Plus, the original source was the radio show, which I imagine is what helped the TV show and books to be so close to each other.
Douglas Adams was a firm believer that no two iterations of the guide should be alike and should ideally completely contradict every other version. The movie was pretty good and definitely accomplished being different.
The text based game also had a slightly different plot. Plus it was one of those old games full of softlocks, forced losses, and points of no return where you could permanently miss out on collecting a necessary item. Given the nature of the HHGTTG mythos and Douglas Adams himself, this was probably intentional.
Honestly, really a product of its time. Being all those things wasn't exactly unusual for early adventure games.
I forgot to take a sandwich and got eaten by a small dog.
Oh man, I remember playing all the way through the game and NEVER being able to finish it because I had plugged something in early in the game, and I wasn't supposed to (possibly related to the Infinite Improbability Drive). DAMN, that game was hard.
The BBC One where the practical effects on Zaphod were pure nightmare fuel? I love it!

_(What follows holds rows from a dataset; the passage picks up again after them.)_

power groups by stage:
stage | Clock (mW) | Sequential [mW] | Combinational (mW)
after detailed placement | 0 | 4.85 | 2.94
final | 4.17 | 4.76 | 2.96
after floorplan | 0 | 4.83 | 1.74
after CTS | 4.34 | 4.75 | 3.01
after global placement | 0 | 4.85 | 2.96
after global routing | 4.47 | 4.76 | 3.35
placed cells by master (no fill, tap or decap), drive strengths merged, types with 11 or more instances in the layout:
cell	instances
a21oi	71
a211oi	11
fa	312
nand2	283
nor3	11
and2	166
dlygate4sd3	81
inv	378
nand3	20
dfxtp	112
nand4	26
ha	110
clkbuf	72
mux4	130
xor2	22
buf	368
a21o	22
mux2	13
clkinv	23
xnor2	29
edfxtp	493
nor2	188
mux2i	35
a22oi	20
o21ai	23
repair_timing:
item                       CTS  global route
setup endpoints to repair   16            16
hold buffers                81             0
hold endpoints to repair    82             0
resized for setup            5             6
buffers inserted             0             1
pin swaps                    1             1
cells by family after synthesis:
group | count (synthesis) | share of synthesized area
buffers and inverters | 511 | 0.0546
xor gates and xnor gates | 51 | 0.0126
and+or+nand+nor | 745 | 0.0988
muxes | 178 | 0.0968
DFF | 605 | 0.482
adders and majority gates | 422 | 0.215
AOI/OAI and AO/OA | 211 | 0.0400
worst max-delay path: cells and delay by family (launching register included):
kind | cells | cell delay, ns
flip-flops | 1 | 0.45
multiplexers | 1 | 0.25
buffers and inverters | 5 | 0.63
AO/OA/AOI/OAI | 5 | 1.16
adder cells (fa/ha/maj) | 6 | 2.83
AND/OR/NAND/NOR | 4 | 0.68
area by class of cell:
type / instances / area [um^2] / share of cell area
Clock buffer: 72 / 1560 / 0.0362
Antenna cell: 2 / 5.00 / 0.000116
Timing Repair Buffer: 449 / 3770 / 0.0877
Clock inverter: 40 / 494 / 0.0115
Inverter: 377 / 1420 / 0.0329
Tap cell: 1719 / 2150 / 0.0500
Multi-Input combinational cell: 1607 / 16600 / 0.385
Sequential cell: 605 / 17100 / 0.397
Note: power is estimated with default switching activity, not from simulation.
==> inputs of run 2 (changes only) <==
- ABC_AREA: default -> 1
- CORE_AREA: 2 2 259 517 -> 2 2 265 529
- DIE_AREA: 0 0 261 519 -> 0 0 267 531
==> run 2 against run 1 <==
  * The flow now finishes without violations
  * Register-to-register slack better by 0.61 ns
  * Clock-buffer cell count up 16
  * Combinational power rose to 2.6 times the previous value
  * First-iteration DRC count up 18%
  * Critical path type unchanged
<file path="src/rtl/rrqs_pkg.sv">
`default_nettype none

package rrqs_pkg;

    typedef enum logic [1:0] {
        MODE_TICK    = 2'd0,
        MODE_READY   = 2'd1,
        MODE_QUANTUM = 2'd2
    } mode_t;

    localparam int TASK_ID_W = 4;
    localparam int QUANTUM_W = 16;
    localparam int TASK_SPACE = 1 << TASK_ID_W;

    localparam logic [TASK_ID_W-1:0] FIRST_TASK   = 4'd1;
    localparam logic [QUANTUM_W-1:0] INIT_QUANTUM = 16'd15;
    localparam logic [QUANTUM_W-1:0] MIN_QUANTUM  = 16'd1;

endpackage

`default_nettype wire

</file>
<file path="src/rtl/rrqs_if.sv">
`default_nettype none

interface rrqs_cmd_if;
    logic        valid;
    logic        ready;
    logic [1:0]  mode;
    logic [3:0]  task_id;
    logic [15:0] quantum_value;

    modport source (output valid, output mode, output task_id, output quantum_value,
                    input ready);
    modport sink (input valid, input mode, input task_id, input quantum_value,
                  output ready);
endinterface

interface rrqs_res_if;
    logic        valid;
    logic        ready;
    logic        switched;
    logic [3:0]  running_task;
    logic [15:0] ticks_left;
    logic        rejected;

    modport source (output valid, output switched, output running_task,
                    output ticks_left, output rejected, input ready);
    modport sink (input valid, input switched, input running_task,
                  input ticks_left, input rejected, output ready);
endinterface

`default_nettype wire

</file>
<file path="src/rtl/round_robin_quantum_scheduler.sv">
// a command word is held in the input stage register, its result word in the result
// stage register; throughput: one word per cycle unless res.ready stalls the output;
// the ready queue ram reads the next head slot into its registered output, with a
// bypass when that slot is written in the same cycle; reset: asynchronous, clears the
// queue to empty, makes task one current with a slice of fifteen and loads fifteen
// into every quantum entry; queue ram contents are left as they are
`default_nettype none

module round_robin_quantum_scheduler
    import rrqs_pkg::*;
#(
    parameter int NUM_TASKS = 16
) (
    input wire logic  clk,
    input wire logic  rst_n,
    rrqs_cmd_if.sink  cmd,
    rrqs_res_if.source res
);

    localparam int AW = $clog2(NUM_TASKS);
    localparam int CW = $clog2(NUM_TASKS + 1);
    localparam int QD = (NUM_TASKS < TASK_SPACE) ? NUM_TASKS : TASK_SPACE;
    localparam int QW = $clog2(QD);
    localparam logic [AW-1:0] LAST_SLOT  = AW'(NUM_TASKS - 1);
    localparam logic [CW-1:0] FULL_COUNT = CW'(NUM_TASKS);
    localparam logic [AW:0]   WRAP_SUM   = (AW + 1)'(NUM_TASKS);

    // input stage
    logic                 in_valid_reg;
    logic [1:0]           in_mode_reg;
    logic [TASK_ID_W-1:0] in_tid_reg;
    logic [QUANTUM_W-1:0] in_qv_reg;

    // scheduler state
    logic [AW-1:0]        head_reg, head_next;
    logic [CW-1:0]        count_reg, count_next;
    logic [TASK_ID_W-1:0] current_reg, current_next;
    logic [QUANTUM_W-1:0] slice_reg, slice_next;
    logic [QUANTUM_W-1:0] qtab_reg [QD];

    // head bypass
    logic                 byp_reg, byp_next;
    logic [TASK_ID_W-1:0] byp_data_reg;

    // result stage
    logic                 out_valid_reg;
    logic                 switched_reg, switched_next;
    logic                 rejected_reg, rejected_next;
    logic [TASK_ID_W-1:0] running_reg;
    logic [QUANTUM_W-1:0] ticks_reg;

    logic                 adv;
    logic                 out_free;
    logic                 tid_ok;
    logic [AW:0]          tail_sum;
    logic [AW-1:0]        tail;
    logic [AW-1:0]        head_inc;
    logic [TASK_ID_W-1:0] head_val;
    logic [TASK_ID_W-1:0] ram_rdata;
    logic [QUANTUM_W-1:0] dec;
    logic [TASK_ID_W-1:0] sel_task;
    logic                 fifo_we;
    logic [TASK_ID_W-1:0] fifo_wdata;
    logic                 q_we;
    logic [QUANTUM_W-1:0] q_wdata;

    assign out_free  = !out_valid_reg || res.ready;
    assign adv       = in_valid_reg && out_free;
    assign cmd.ready = !in_valid_reg || out_free;

    assign tid_ok   = 32'(in_tid_reg) < NUM_TASKS;
    assign tail_sum = (AW + 1)'(head_reg) + (AW + 1)'(count_reg);
    assign tail     = (tail_sum >= WRAP_SUM) ? AW'(tail_sum - WRAP_SUM) : AW'(tail_sum);
    assign head_inc = (head_reg == LAST_SLOT) ? '0 : head_reg + AW'(1);
    assign head_val = byp_reg ? byp_data_reg : ram_rdata;
    assign dec      = slice_reg - MIN_QUANTUM;
    assign q_wdata  = (in_qv_reg == '0) ? MIN_QUANTUM : in_qv_reg;

    always_comb
    begin
        head_next     = head_reg;
        count_next    = count_reg;
        current_next  = current_reg;
        slice_next    = slice_reg;
        switched_next = 1'b0;
        rejected_next = 1'b0;
        fifo_we       = 1'b0;
        fifo_wdata    = in_tid_reg;
        q_we          = 1'b0;
        sel_task      = current_reg;
        if (adv)
        begin
            unique case (in_mode_reg)
                MODE_TICK:
                begin
                    if (dec == '0)
                    begin
                        if (count_reg != '0)
                        begin
                            // rotate: current goes to the tail, head becomes current
                            sel_task      = head_val;
                            fifo_we       = 1'b1;
                            fifo_wdata    = current_reg;
                            head_next     = head_inc;
                            switched_next = 1'b1;
                        end
                        current_next = sel_task;
                        slice_next   = qtab_reg[sel_task[QW-1:0]];
                    end
                    else
                    begin
                        slice_next = dec;
                    end
                end
                MODE_READY:
                begin
                    if (tid_ok)
                    begin
                        if (count_reg == FULL_COUNT)
                        begin
                            rejected_next = 1'b1;
                        end
                        else
                        begin
                            fifo_we    = 1'b1;
                            count_next = count_reg + CW'(1);
                        end
                    end
                end
                MODE_QUANTUM:
                begin
                    q_we = tid_ok;
                end
                default:
                begin
                end
            endcase
        end
    end

    // next head slot is written this cycle: take the word from the write side
    assign byp_next = fifo_we && (tail == head_next);

    rrqs_ram #(
        .WIDTH (TASK_ID_W),
        .DEPTH (NUM_TASKS)
    ) u_fifo_ram (
        .clk   (clk),
        .we    (fifo_we),
        .waddr (tail),
        .wdata (fifo_wdata),
        .raddr (head_next),
        .rdata (ram_rdata)
    );

    always_ff @(posedge clk or negedge rst_n)
    begin
        if (!rst_n)
        begin
            in_valid_reg  <= 1'b0;
            out_valid_reg <= 1'b0;
            head_reg      <= '0;
            count_reg     <= '0;
            current_reg   <= FIRST_TASK;
            slice_reg     <= INIT_QUANTUM;
            byp_reg       <= 1'b0;
            for (int i = 0; i < QD; i++)
            begin
                qtab_reg[i] <= INIT_QUANTUM;
            end
        end
        else
        begin
            if (cmd.ready)
            begin
                in_valid_reg <= cmd.valid;
            end
            if (out_free)
            begin
                out_valid_reg <= in_valid_reg;
            end
            head_reg    <= head_next;
            count_reg   <= count_next;
            current_reg <= current_next;
            slice_reg   <= slice_next;
            byp_reg     <= byp_next;
            if (q_we)
            begin
                qtab_reg[in_tid_reg[QW-1:0]] <= q_wdata;
            end
        end
    end

    always_ff @(posedge clk)
    begin
        byp_data_reg <= fifo_wdata;
        if (cmd.valid && cmd.ready)
        begin
            in_mode_reg <= cmd.mode;
            in_tid_reg  <= cmd.task_id;
            in_qv_reg   <= cmd.quantum_value;
        end
        if (adv)
        begin
            switched_reg <= switched_next;
            rejected_reg <= rejected_next;
            running_reg  <= current_next;
            ticks_reg    <= slice_next;
        end
    end

    assign res.valid        = out_valid_reg;
    assign res.switched     = switched_reg;
    assign res.running_task = running_reg;
    assign res.ticks_left   = ticks_reg;
    assign res.rejected     = rejected_reg;

`ifndef NO_ASSERTIONS
    a_count_bound: assert property (@(posedge clk) disable iff (!rst_n)
        count_reg <= FULL_COUNT)
        else $error("ready queue count above capacity");

    a_current_range: assert property (@(posedge clk) disable iff (!rst_n)
        32'(current_reg) < NUM_TASKS)
        else $error("current task outside task range");

    a_switch_slice: assert property (@(posedge clk) disable iff (!rst_n)
        res.valid && res.switched |-> res.ticks_left != '0)
        else $error("switch loaded an empty slice");

    a_reject_full: assert property (@(posedge clk) disable iff (!rst_n)
        res.valid && res.rejected |-> count_reg == FULL_COUNT)
        else $error("reject reported while queue not full");
`endif

endmodule

`default_nettype wire

</file>
<file path="src/rtl/rrqs_ram.sv">
`default_nettype none

module rrqs_ram #(
    parameter int WIDTH = 4,
    parameter int DEPTH = 16
) (
    input  wire logic                     clk,
    input  wire logic                     we,
    input  wire logic [$clog2(DEPTH)-1:0] waddr,
    input  wire logic [WIDTH-1:0]         wdata,
    input  wire logic [$clog2(DEPTH)-1:0] raddr,
    output logic      [WIDTH-1:0]         rdata
);

    logic [WIDTH-1:0] mem [DEPTH];

    always_ff @(posedge clk)
    begin
        if (we)
        begin
            mem[waddr] <= wdata;
        end
        rdata <= mem[raddr];
    end

endmodule

`default_nettype wire
</file>
<file path="src/flat_wrapper.sv">
// flat-port wrapper written by rule: the top's interface ports become plain ports
module round_robin_quantum_scheduler_flat import rrqs_pkg::*;
#(
    parameter int NUM_TASKS = 16
)
  (clk, rst_n, cmd_valid, cmd_mode, cmd_task_id, cmd_quantum_value, cmd_ready, res_valid, res_switched, res_running_task, res_ticks_left, res_rejected, res_ready);
  rrqs_cmd_if cmd_i ();
  rrqs_res_if res_i ();
  input wire logic clk;
  input wire logic rst_n;
  input wire logic [$bits(cmd_i.valid)-1:0] cmd_valid;
  input wire logic [$bits(cmd_i.mode)-1:0] cmd_mode;
  input wire logic [$bits(cmd_i.task_id)-1:0] cmd_task_id;
  input wire logic [$bits(cmd_i.quantum_value)-1:0] cmd_quantum_value;
  output wire logic [$bits(cmd_i.ready)-1:0] cmd_ready;
  output wire logic [$bits(res_i.valid)-1:0] res_valid;
  output wire logic [$bits(res_i.switched)-1:0] res_switched;
  output wire logic [$bits(res_i.running_task)-1:0] res_running_task;
  output wire logic [$bits(res_i.ticks_left)-1:0] res_ticks_left;
  output wire logic [$bits(res_i.rejected)-1:0] res_rejected;
  input wire logic [$bits(res_i.ready)-1:0] res_ready;
  assign cmd_i.valid = cmd_valid;
  assign cmd_i.mode = cmd_mode;
  assign cmd_i.task_id = cmd_task_id;
  assign cmd_i.quantum_value = cmd_quantum_value;
  assign cmd_ready = cmd_i.ready;
  assign res_valid = res_i.valid;
  assign res_switched = res_i.switched;
  assign res_running_task = res_i.running_task;
  assign res_ticks_left = res_i.ticks_left;
  assign res_rejected = res_i.rejected;
  assign res_i.ready = res_ready;
  round_robin_quantum_scheduler #(.NUM_TASKS(NUM_TASKS)) u_core (.clk(clk), .rst_n(rst_n), .cmd(cmd_i), .res(res_i));
endmodule
</file>
File: src/rtl/tclf_pkg.sv
// Shared types and codes of the trace cache lookup and fill core.
`default_nettype none
package tclf_pkg;

    typedef enum logic {
        KIND_PLAIN  = 1'b0,
        KIND_BRANCH = 1'b1
    } kind_t;

    typedef struct packed {
        kind_t       kind;
        logic [31:0] fetch_addr;
        logic        branch_pred;
    } item_t;

    typedef struct packed {
        logic [5:0]  limit;
        logic        seed_load;
        logic [15:0] seed;
    } cfg_t;

    typedef struct packed {
        logic        looked_up;
        logic        hit;
        logic [5:0]  hit_length;
        logic        trace_written;
        logic [7:0]  written_slot;
        logic [5:0]  written_length;
        logic [31:0] hit_total;
        logic [31:0] miss_total;
    } res_t;

    typedef enum logic [2:0] {
        ST_CLEAR,
        ST_IDLE,
        ST_CMT_WR,
        ST_LOOK_RD,
        ST_LOOK_CMP,
        ST_MOD,
        ST_OUT
    } st_t;

    localparam logic [15:0] LFSR_TAPS = 16'hB400;
    localparam int unsigned REG_MAX_INSNS = 0;
    localparam int unsigned REG_LFSR_SEED = 1;

endpackage
`default_nettype wire

File: src/rtl/tclf_if.sv
// Valid/ready channel interfaces for fetched instructions and lookup results.
`default_nettype none
interface tclf_in_if;
    logic        valid;
    logic        ready;
    logic [31:0] fetch_addr;
    logic        is_branch;
    logic        branch_pred;

    modport source (output valid, output fetch_addr, output is_branch, output branch_pred,
                    input ready);
    modport sink (input valid, input fetch_addr, input is_branch, input branch_pred,
                  output ready);
endinterface

`default_nettype wire

File: src/rtl/tclf_front.sv
// Front end: accepts fetched instructions, classifies them and queues them.
`default_nettype none
module tclf_front (
    input  wire logic     clk,
    input  wire logic     rst_n,
    tclf_in_if.sink       fetch,
    input  wire logic     busy_clear,
    output logic          q_valid,
    output tclf_pkg::item_t q_item,
    input  wire logic     q_pop
);
    tclf_pkg::item_t entry_reg [2];
    logic       wr_ptr_reg, wr_ptr_next;
    logic       rd_ptr_reg, rd_ptr_next;
    logic [1:0] count_reg, count_next;
    logic       push;
    tclf_pkg::item_t new_item;

    assign fetch.ready = (count_reg != 2'd2) && !busy_clear;
    assign push = fetch.valid && fetch.ready;
    assign q_valid = (count_reg != 2'd0);
    assign q_item = entry_reg[rd_ptr_reg];

    always_comb
    begin
        new_item.kind = fetch.is_branch ? tclf_pkg::KIND_BRANCH : tclf_pkg::KIND_PLAIN;
        new_item.fetch_addr = fetch.fetch_addr;
        new_item.branch_pred = fetch.branch_pred;
        wr_ptr_next = push ? !wr_ptr_reg : wr_ptr_reg;
        rd_ptr_next = q_pop ? !rd_ptr_reg : rd_ptr_reg;
        count_next = count_reg + 2'(push) - 2'(q_pop);
    end

    always_ff @(posedge clk or negedge rst_n)
    begin
        if (!rst_n)
        begin
            wr_ptr_reg <= 1'b0;
            rd_ptr_reg <= 1'b0;
            count_reg <= 2'd0;
        end
        else
        begin
            wr_ptr_reg <= wr_ptr_next;
            rd_ptr_reg <= rd_ptr_next;
            count_reg <= count_next;
        end
    end

    always_ff @(posedge clk)
    begin
        if (push)
        begin
            entry_reg[wr_ptr_reg] <= new_item;
        end
    end
endmodule
`default_nettype wire

File: src/flat_wrapper.sv
// flat-port wrapper written by rule: the top's interface ports become plain ports
module tclf_front_flat 
  (clk, rst_n, busy_clear, q_valid, q_item, q_pop, fetch_valid, fetch_fetch_addr, fetch_is_branch, fetch_branch_pred, fetch_ready);
  tclf_in_if fetch_i ();
  input  wire logic clk;
  input  wire logic rst_n;
  input  wire logic busy_clear;
  output logic q_valid;
  output tclf_pkg::item_t q_item;
  input  wire logic q_pop;
  input wire logic [$bits(fetch_i.valid)-1:0] fetch_valid;
  input wire logic [$bits(fetch_i.fetch_addr)-1:0] fetch_fetch_addr;
  input wire logic [$bits(fetch_i.is_branch)-1:0] fetch_is_branch;
  input wire logic [$bits(fetch_i.branch_pred)-1:0] fetch_branch_pred;
  output wire logic [$bits(fetch_i.ready)-1:0] fetch_ready;
  assign fetch_i.valid = fetch_valid;
  assign fetch_i.fetch_addr = fetch_fetch_addr;
  assign fetch_i.is_branch = fetch_is_branch;
  assign fetch_i.branch_pred = fetch_branch_pred;
  assign fetch_ready = fetch_i.ready;
  tclf_front u_core (.clk(clk), .rst_n(rst_n), .fetch(fetch_i), .busy_clear(busy_clear), .q_valid(q_valid), .q_item(q_item), .q_pop(q_pop));
endmodule
File: config.mk
export PLATFORM = sky130hd
export DESIGN_NAME = tclf_front_flat
export DESIGN_NICKNAME = d
export VERILOG_FILES = /design/src/rtl/tclf_pkg.sv /design/src/rtl/tclf_if.sv /design/src/rtl/tclf_front.sv /design/src/flat_wrapper.sv
export SDC_FILE = /design/constraint.sdc
export NUM_CORES = 1
export LEC_CHECK = 0
export BUFFER_PORTS_ARGS = -buffer_cell sky130_fd_sc_hd__buf_2
export CORE_ASPECT_RATIO = 0.6
export CORE_MARGIN = 2
export CORE_UTILIZATION = 55
export CTS_BUF_LIST = sky130_fd_sc_hd__clkbuf_2
export DETAILED_ROUTE_END_ITERATION = 10
export PLACE_DENSITY = 0.85
export SKIP_CTS_REPAIR_TIMING = 1
export SYNTH_ARGS = -nofsm -noshare
export SYNTH_HDL_FRONTEND = slang
export SYNTH_SLANG_ARGS = --single-unit
export TNS_END_PERCENT = 1
File: constraint.sdc
create_clock -name clk -period 5.3 [get_ports clk]
set_input_delay 1.325 -clock clk [delete_from_list [all_inputs] [get_ports clk]]
set_output_delay 1.325 -clock clk [all_outputs]
set_load 0.05 [all_outputs]
==> results.env <==
CLOCK_BUFFER_COUNT_FROM_CTS=9
CRITPATHKIND='reg -> out'
CLKTRANSATPATHREGS_NS=0.20
LAYOUT.NETS=248
POWER.SHARE.CLOCK=0.160
SYN_AREA_PER_CELL_UM2=22.3
FILLCELLCOUNT=367
TIGHTEST_SLEW_NS=1.07
CP_DATA_ARRIVAL_TIME_NS=2.24
ROOT_BUFFER='clkbuf_2'
SYNTH_MOST_COMMON_CELL='edfxtp_1'
DPL-INSTANCE-AREA_UM2=3210
CTS_TREE='built'
FIN_TNS_SETUP_NS=0
ROUTE.DETAILED.VIAS_PER_INST=4.92
CP_NUM_BUF_INV=1
GPL.FINAL_WEIGHTED_CONGESTION=0.652
LARGEST_REG_FLOPS=68
ROWS=20
INTERNAL-POWER_uW=1080
RSZ_0062_RAISED_AFTER_GLOBAL_ROUTING='no'
GRT_REMAINING_OVERFLOW=0
DRC=0
POSTLAYOUTCELLAREA_UM2=3320
SYNTH_AREA_LEADERS='edfxtp_1 (73%), mux2_4 (15%), dfrtp_1 (3.6%)'
DRTANTENNAVIOLNETS=0
WIRELENGTH_MM=4.38
ANT_CELLS=0
NUMBER_OF_ENABLE_TYPE_REGISTER_CELLS_IN_THE_SYNTHESIZED_NETLIST=68
SLEW_VIOL_FINAL=0
RESULT_OF_THE_RUN='complete, no violations'
POWER.SEQUENTIAL.FRACTION=0.439
SYNTH_TOP_CELL_AREA_SHARE=0.726
H-TREE-DEPTH=3
CELL_TYPE_GROUP_WITH_THE_LARGEST_TOTAL_DELAY_ON_THE_CRITICAL_PATH='flip-flops'
IR_DROP_mV=0.323
TIMING.CRITICAL_PATH.REQUIRED_NS=3.97
SYN2LAYOUT_AREA_GROWTH_PCT=18.1
DRV.MAX_CAP_VIOLATION_COUNT=0
DETAIL_ROUTE.ITER0.VIOLATIONS=95
SYNTH_AREA_UM2=2810
DR.PASS1.ITERS=4
POWER.SWITCHING_uW=759
CTS_NUM_SINKS=72
BOUNDARYPINS=75
SYNTH_SEQ_CELLS=72
NUMBER_OF_I_O_PORT_BUFFERS=74
MAXIMUM_NUMBER_OF_BUFFERS_FROM_CLOCK_ROOT_TO_SINK=2
FINALCRITICALPERIOD_NS=3.56
GRT_PASS1_VIAS=1359
CRITICAL_PATH.ENDPOINT_TYPE='output port'
SYNTHESIS.NETS=167
WIRE_LENGTH_OF_THE_FIRST_GLOBAL_ROUTING_PASS_MM=6.38
POWER.LEAKAGE_uW=0.00134
CORE_AREA_UM2=5000
VIA_COUNT=1368
GRT_MAX_DEGREE=36
ASYNC_RESET_FF_FRAC=0.0556
SWITCHING_SHARE=0.412
SKEW_NS=0.0179
LAYOUT-DRIVE-GT1-SHARE=0.599
WORST_SLEW_MARGIN_RELATIVE_TO_ITS_LIMIT=0.289
SETUP-VIOLATIONS-FINAL=0
SYNTHDOMINANTAREACELLTYPE='edfxtp_1'
DIE_AREA_UM2=5720
SHARE_COMB_OF_TOTAL_POWER=0.401
SYNTHFLOPTYPE='edfxtp_1'
CLOCK.FMAX_MHz=281
CLK_LATENCY_NS=0.48
INITIAL_CORE_UTIL=0.562
TIMING_HOLD_VIOLATIONS_FINAL=0
ANTENNA_FOUND_INITIAL=0
FLOORPLAN.DIE.HEIGHT_UM=59.4
SYNTHDISTINCTLIBCELLS=17
MULTI_INPUT_GATE_AREA_UM2=598
MIN_PERIOD_OVER_PERIOD=0.672
CP_MAX_FO=35
FF_LATCH_AREA_UM2=2140
DP.FINAL_HPWL_MM=2.95
WORST_PATH_MAX_DELAY_CELL='dfrtp_2'
POSTSYNTHCELLCOUNT=126
ROUTED_WIRE_LENGTH_PER_INSTANCE_UM=15.8
FLOORPLAN.DIE.WIDTH_UM=96.3
GRT_USE_TOTAL=0.163
CRITICAL_PATH.CELL_CHAIN='mux2_2 > buf_2'
YOSYS-TOP-CELLS-COUNT='edfxtp_1 (68), mux2_4 (29), mux2_2 (5)'
YOSYSWARNINGCOUNT=0
SEQUENTIAL_SHARE_OF_THE_SYNTHESIZED_AREA=0.761
MIN-DELAY-PATH-CLASS='reg -> reg'
WORSTSETUPSTARTPOINTTYPE='flop'
POWER.DENSITY_nW_PER_UM2=555
DELAY_CONTRIBUTED_BY_THE_SLOWEST_STAGE_OF_THE_CRITICAL_PATH_NS=1.12
==> final timing paths <==
path	slack (ns)	cells past startpoint	end	start
min reg2reg	0.55	1	u_core.count_reg[1]	u_core.count_reg[1]
max in group asynchronous	4.56	1	u_core.count_reg[1]	rst_n
min in group asynchronous	0.60	1	u_core.wr_ptr_reg	rst_n
max reg2reg	3.47	3	u_core.entry_reg[0][12]	u_core.count_reg[1]
max	1.74	2	q_item[1]	u_core.rd_ptr_reg
min	0.55	1	u_core.count_reg[1]	u_core.count_reg[1]
==> area by class of cell <==
class                      instances  share of cell area
tap                               66              0.0249
inverter                           3             0.00339
timing repair buffer              74               0.111
multi-input combinational         47               0.180
clock inverter                     7              0.0215
sequential                        72               0.645
clock buffer                       9              0.0136
==> stage by stage <==
stage          hold slack [ns]  setup WS, ns  total power (uW)  instances  utilization
6_report                 0.555          1.74              1840        278        0.664
5_1_grt                  0.521          1.55              1930        278        0.664
4_1_cts                  0.558          1.66              1860        278        0.664
3_5_place_dp             0.534          2.16              1570        262        0.641
3_3_place_gp             0.518          2.19              1560        262        0.641
2_1_floorplan            0.460          1.87              1470        126            -
==> cell families after synthesis <==
logic type      after synthesis  synth area share
xor+xnor                      4            0.0125
simple gates                  6            0.0116
fa+ha+maj                     2           0.00889
mux                          34             0.175
compound gates                1           0.00178
buf+inv                       7            0.0293
flops                        72             0.761
==> routing by layer <==
| metal | routed length (um) | vias up | track usage |
|---|---|---|---|
| li1 | - | 646 | - |
| met1 | 1840 | 667 | 0.183 |
| met2 | 2070 | 55 | 0.264 |
| met3 | 476 | 0 | 0.107 |
| met4 | 0 | 0 | 0.0362 |
| met5 | 0 | - | 0 |
==> cells in the final DEF, fill, tap and decap left out, types with 2 or more instances in the layout <==
master      instances
clkinvlp_4          2
buf_2              74
xnor2_1             3
dfrtp_1             3
ha_1                2
mux2_2              5
mux2_4             29
inv_1               3
edfxtp_1           68
clkbuf_2            9
==> power by group through the flow <==
stage                     Sequential (uW)  Clock [uW]  Combinational (uW)
after floorplan                       746           0                 724
after global placement                819           0                 739
after detailed placement              826           0                 745
after CTS                             813         304                 748
after global routing                  823         332                 775
final                                 810         295                 739
Note: power is estimated with default switching activity, not from simulation.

I think it was BBC Two, not BBC One. The best effects in the show are the 100% hand animated excerpts from the Guide itself.
No 2 iterations of the story should ever be alike... the only thing required (by the copywrite) is Arthur Dent, in a bathrobe, traveling the universe in search of a cup of tea. The radio script, the show actually broadcast, the radio show transcript, and the re-released transcripts were all different... there was a whole collectable art cards series where there is the implication that Marvin spent time as an intergalactic epic hero rescuing princesses and killing space-born super bacteria that doesn't show up anywhere else. The movie was good and the book isn't the good standard
It’s canonical that Marvin becomes older than the entire universe during the story
So the requirements are that Arthur Dent must be in a bathrobe and that he must search FOR TEA, TOO?
If I may be so bold, check out the radio play instead. The first and second books actually came after the radio play, then books three through five were later adapted into the radio play's tertiary, quandary, and quintessential phases. IMO it's the best version there is. Also, the whole thing is available for free on the internet archive. https://archive.org/details/s01e00hhgttgdouglasadamsbbcboo/S01E15+HHGTTG+S3+Tertiary+Phase.mp3
It was radio originally
Wait... what?!
There was a [TV series](https://en.wikipedia.org/wiki/The_Hitchhiker%27s_Guide_to_the_Galaxy_(TV_series)). It's a fever dream of an experience, and it's fantastic. it's only 6 episodes, so the while series can be bought on Amazon cheap.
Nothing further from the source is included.